_Problem description_
Would you please copy the part of the material below that opens with the line containing "logic [2:0] steps_q;" and closes with the line containing "assign busy_n = handoff"? Copy it exactly, and only it.

_Data to examine_
What follows belongs to an exercise in optimizing a design on an open flow for small area, a short achievable clock period and few clock cycles per item; a production flow would make more cautious choices. No activity file was given, so power comes from the tool's default toggle rates.

Setup of v6:
==> flow/design.v <==
`timescale 1ns / 1ps
`default_nettype none
module framed_ascii_decimal_parser #(
	parameter int MAX_CHARS = 63,
	parameter int MAX_FRAC_DIGITS = 6
) (
	input wire logic clk,
	input wire logic arst_n,
	input wire logic s_tvalid,
	output logic s_tready,
	input wire logic [7:0] s_tdata,
	output logic m_tvalid,
	input wire logic m_tready,
	output logic [55:0] m_tdata,
	output logic [2:0] m_tuser,
	input wire logic cfg_valid,
	output logic cfg_ready,
	input wire logic cfg_index,
	input wire logic [7:0] cfg_data
);
	logic [7:0] start_q, end_q;
	always_ff @(posedge clk or negedge arst_n) begin
		if (!arst_n) begin
			start_q <= 8'd60;
			end_q <= 8'd62;
		end else if (cfg_valid) begin
			if (cfg_index) end_q <= cfg_data;
			else start_q <= cfg_data;
		end
	end
	assign cfg_ready = 1'b1;
	logic v1_q;
	logic is_start1_q, is_end1_q, is_digit1_q, is_point1_q;
	logic [3:0] e1_q;	 
	logic [3:0] d1;
	logic in_frame_q, point_q, bad_q, trunc_q, sat_q;
	logic [5:0] count_q;
	logic [2:0] frac_q;
	logic [31:0] int_q;
	logic [23:0] bcd_q;	 
	logic busy_q, valid_q;
	logic [2:0] steps_q;
	logic [31:0] int_b_q;
	logic [17:0] fbin_q;
	logic [2:0] frac_b_q;
	logic bad_b_q, trunc_b_q, sat_b_q;
	logic idle, close, open, body, room, fdig, stall, go, handoff;
	assign idle = !busy_q && !valid_q;
	assign open = !in_frame_q && is_start1_q;
	assign close = in_frame_q && is_end1_q;
	assign body = in_frame_q && !is_end1_q;
	assign room = (count_q != 6'd63);
	assign fdig = body && room && is_digit1_q && point_q && (frac_q != 3'd6);
	assign stall = (close && !idle) || (fdig && busy_q);
	assign go = v1_q && !stall;
	assign handoff = v1_q && close && idle;
	logic s_tready_q;
	logic v1_n, is_end1_n, is_digit1_n, in_frame_n, point_n, busy_n, valid_n;
	logic is_digit_in;
	assign s_tready = s_tready_q;
	assign is_digit_in = (s_tdata[7:4] == 4'h3) && (s_tdata[3:0] <= 4'd9);
	assign v1_n = s_tready_q ? s_tvalid : (v1_q && !go);
	assign is_end1_n = s_tready_q ? (s_tdata == end_q) : is_end1_q;
	assign is_digit1_n = s_tready_q ? is_digit_in : is_digit1_q;
	assign in_frame_n = (go && open) ? 1'b1 : (go && close) ? 1'b0 : in_frame_q;
	assign point_n = (go && open) ? 1'b0 :
		(go && body && room && !is_digit1_q && is_point1_q) ? 1'b1 : point_q;
	assign busy_n = handoff || (busy_q && (steps_q != 3'd0));
	assign valid_n = handoff ? valid_q : busy_q ? (valid_q || (steps_q == 3'd0)) : (valid_q && !m_tready);
	always_ff @(posedge clk or negedge arst_n) begin
		if (!arst_n) begin
			v1_q <= 1'b0;
			s_tready_q <= 1'b1;
		end else begin
			v1_q <= v1_n;
			s_tready_q <= !(v1_n && in_frame_n &&
				((is_end1_n && (busy_n || valid_n)) || (is_digit1_n && point_n && busy_n)));
		end
	end
	always_ff @(posedge clk) begin
		if (s_tready) begin
			is_start1_q <= (s_tdata == start_q);
			is_end1_q <= (s_tdata == end_q);
			is_digit1_q <= is_digit_in;
			is_point1_q <= (s_tdata == 8'h2e);
			e1_q <= {s_tdata[3], s_tdata[2] | s_tdata[3], s_tdata[1] | s_tdata[3], s_tdata[0]};
		end
	end
	assign d1 = {e1_q[3], e1_q[2] & !e1_q[3], e1_q[1] & !e1_q[3], e1_q[0]};
	logic [31:0] int_x10;
	logic int_ovf;
	logic [30:0] add_a, add_b, add_s;
	logic add_c;
	assign add_a = {int_q[28:0], e1_q[2], e1_q[1]};
	assign add_b = int_q[30:0];
	assign add_c = e1_q[3];
	always_comb begin
		logic [30:0] g, p, gg, pp;
		g = add_a & add_b;
		p = add_a ^ add_b;
		gg = g;
		pp = p;
		gg[0] = g[0] | (p[0] & add_c);
		for (int l = 0; l < 5; l++) begin
			for (int i = 30; i >= 0; i--) begin
				if ((i >> l) & 1) begin
					gg[i] = gg[i] | (pp[i] & gg[((i >> l) << l) - 1]);
					pp[i] = pp[i] & pp[((i >> l) << l) - 1];
				end
			end
		end
		add_s = p ^ {gg[29:0], add_c};
	end
	assign int_x10 = {add_s, e1_q[0]};
	localparam logic [31:0] OVF_K = 32'h19999999;
	logic [32:0] ovf_gt, ovf_eq;
	always_comb begin
		ovf_gt[32] = 1'b0;
		ovf_eq[32] = 1'b1;
		for (int i = 31; i >= 0; i--) begin
			ovf_gt[i] = ovf_gt[i+1] | (ovf_eq[i+1] & int_q[i] & !OVF_K[i]);
			ovf_eq[i] = ovf_eq[i+1] & (int_q[i] == OVF_K[i]);
		end
	end
	assign int_ovf = ovf_gt[0] | (ovf_eq[0] & (e1_q[3] | (e1_q[2] & e1_q[1])));
	always_ff @(posedge clk or negedge arst_n) begin
		if (!arst_n)
			in_frame_q <= 1'b0;
		else if (go) begin
			if (open)
				in_frame_q <= 1'b1;
			else if (close)
				in_frame_q <= 1'b0;
		end
	end
	always_ff @(posedge clk) begin
		if (go) begin
			if (open) begin
				point_q <= 1'b0;
				bad_q <= 1'b0;
				trunc_q <= 1'b0;
				sat_q <= 1'b0;
				count_q <= 6'd0;
				frac_q <= 3'd0;
				int_q <= 32'd0;
			end else if (body) begin
				if (!room) begin
					trunc_q <= 1'b1;
				end else begin
					count_q <= count_q + 6'd1;
					if (is_digit1_q) begin
						if (point_q) begin
							if (frac_q == 3'd6)
								trunc_q <= 1'b1;
							else
								frac_q <= frac_q + 3'd1;
						end else begin
							int_q <= int_x10;
							if (int_ovf)
								sat_q <= 1'b1;
						end
					end else if (is_point1_q && !point_q) begin
						point_q <= 1'b1;
					end else begin
						bad_q <= 1'b1;
					end
				end
			end
		end
	end
	function automatic logic ge5(input logic [3:0] d);
		ge5 = d[3] | (d[2] & (d[1] | d[0]));
	endfunction
	function automatic logic [23:0] dbl(input logic [23:0] f);
		logic [23:0] r;
		logic b3, b2, b1, b0;
		begin
			for (int j = 0; j < 6; j++) begin
				{b3, b2, b1, b0} = f[4*j +: 4];
				r[4*j+3] = (b2 & !b1 & !b0) | (b3 & b0);
				r[4*j+2] = (b1 & (!b2 | b0)) | (b3 & !b0);
				r[4*j+1] = (!b3 & !b2 & b0) | (b2 & b1 & !b0) | (b3 & !b0);
			end
			r[0] = 1'b0;
			for (int j = 1; j < 6; j++)
				r[4*j] = ge5(f[4*(j-1) +: 4]);
			dbl = r;
		end
	endfunction
	logic [23:0] bcd0, bcd1, bcd2, bcd3, bcd4;
	logic [2:0] fbits;
	logic conv;
	assign bcd0 = bcd_q;
	assign bcd1 = dbl(bcd0);
	assign bcd2 = dbl(bcd1);
	assign bcd3 = dbl(bcd2);
	assign fbits = {ge5(bcd0[23:20]), ge5(bcd1[23:20]), ge5(bcd2[23:20])};
	assign conv = busy_q || handoff;
	always_ff @(posedge clk) begin
		for (int j = 0; j < 6; j++) begin
			if (conv)
				bcd_q[4*(5-j) +: 4] <= bcd3[4*(5-j) +: 4];
			else if (go && fdig && frac_q == 3'(j))
				bcd_q[4*(5-j) +: 4] <= d1;
			else if (go && fdig && frac_q < 3'(j))
				bcd_q[4*(5-j) +: 4] <= 4'd0;
		end
	end
	logic fzero, fsat;
	assign fzero = handoff ? (frac_q == 3'd0) : (frac_b_q == 3'd0);
	assign fsat = handoff ? sat_q : sat_b_q;
	always_ff @(posedge clk) begin
		if (conv)
			fbin_q <= {fbin_q[14:0], (fbits & {3{!fzero}}) | {3{fsat}}};
		if (handoff) begin
			int_b_q <= int_q | {32{sat_q}};
			frac_b_q <= frac_q;
			bad_b_q <= bad_q;
			trunc_b_q <= trunc_q;
			sat_b_q <= sat_q;
		end
	end
	always_ff @(posedge clk or negedge arst_n) begin
		if (!arst_n) begin
			busy_q <= 1'b0;
			valid_q <= 1'b0;
			steps_q <= 3'd0;
		end else begin
			if (handoff) begin
				busy_q <= 1'b1;
				steps_q <= 3'd4;
			end else if (busy_q) begin
				steps_q <= steps_q - 3'd1;
				if (steps_q == 3'd0) begin
					busy_q <= 1'b0;
					valid_q <= 1'b1;
				end
			end else if (m_tready) begin
				valid_q <= 1'b0;
			end
		end
	end
	assign m_tvalid = valid_q;
	assign m_tdata = {5'd0, frac_b_q, int_b_q, fbin_q[17:2]};
	assign m_tuser = {sat_b_q, trunc_b_q, bad_b_q};
endmodule
`default_nettype wire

_Exercise solution_
	logic [2:0] steps_q;
	logic [31:0] int_b_q;
	logic [17:0] fbin_q;
	logic [2:0] frac_b_q;
	logic bad_b_q, trunc_b_q, sat_b_q;
	logic idle, close, open, body, room, fdig, stall, go, handoff;
	assign idle = !busy_q && !valid_q;
	assign open = !in_frame_q && is_start1_q;
	assign close = in_frame_q && is_end1_q;
	assign body = in_frame_q && !is_end1_q;
	assign room = (count_q != 6'd63);
	assign fdig = body && room && is_digit1_q && point_q && (frac_q != 3'd6);
	assign stall = (close && !idle) || (fdig && busy_q);
	assign go = v1_q && !stall;
	assign handoff = v1_q && close && idle;
	logic s_tready_q;
	logic v1_n, is_end1_n, is_digit1_n, in_frame_n, point_n, busy_n, valid_n;
	logic is_digit_in;
	assign s_tready = s_tready_q;
	assign is_digit_in = (s_tdata[7:4] == 4'h3) && (s_tdata[3:0] <= 4'd9);
	assign v1_n = s_tready_q ? s_tvalid : (v1_q && !go);
	assign is_end1_n = s_tready_q ? (s_tdata == end_q) : is_end1_q;
	assign is_digit1_n = s_tready_q ? is_digit_in : is_digit1_q;
	assign in_frame_n = (go && open) ? 1'b1 : (go && close) ? 1'b0 : in_frame_q;
	assign point_n = (go && open) ? 1'b0 :
		(go && body && room && !is_digit1_q && is_point1_q) ? 1'b1 : point_q;
	assign busy_n = handoff || (busy_q && (steps_q != 3'd0));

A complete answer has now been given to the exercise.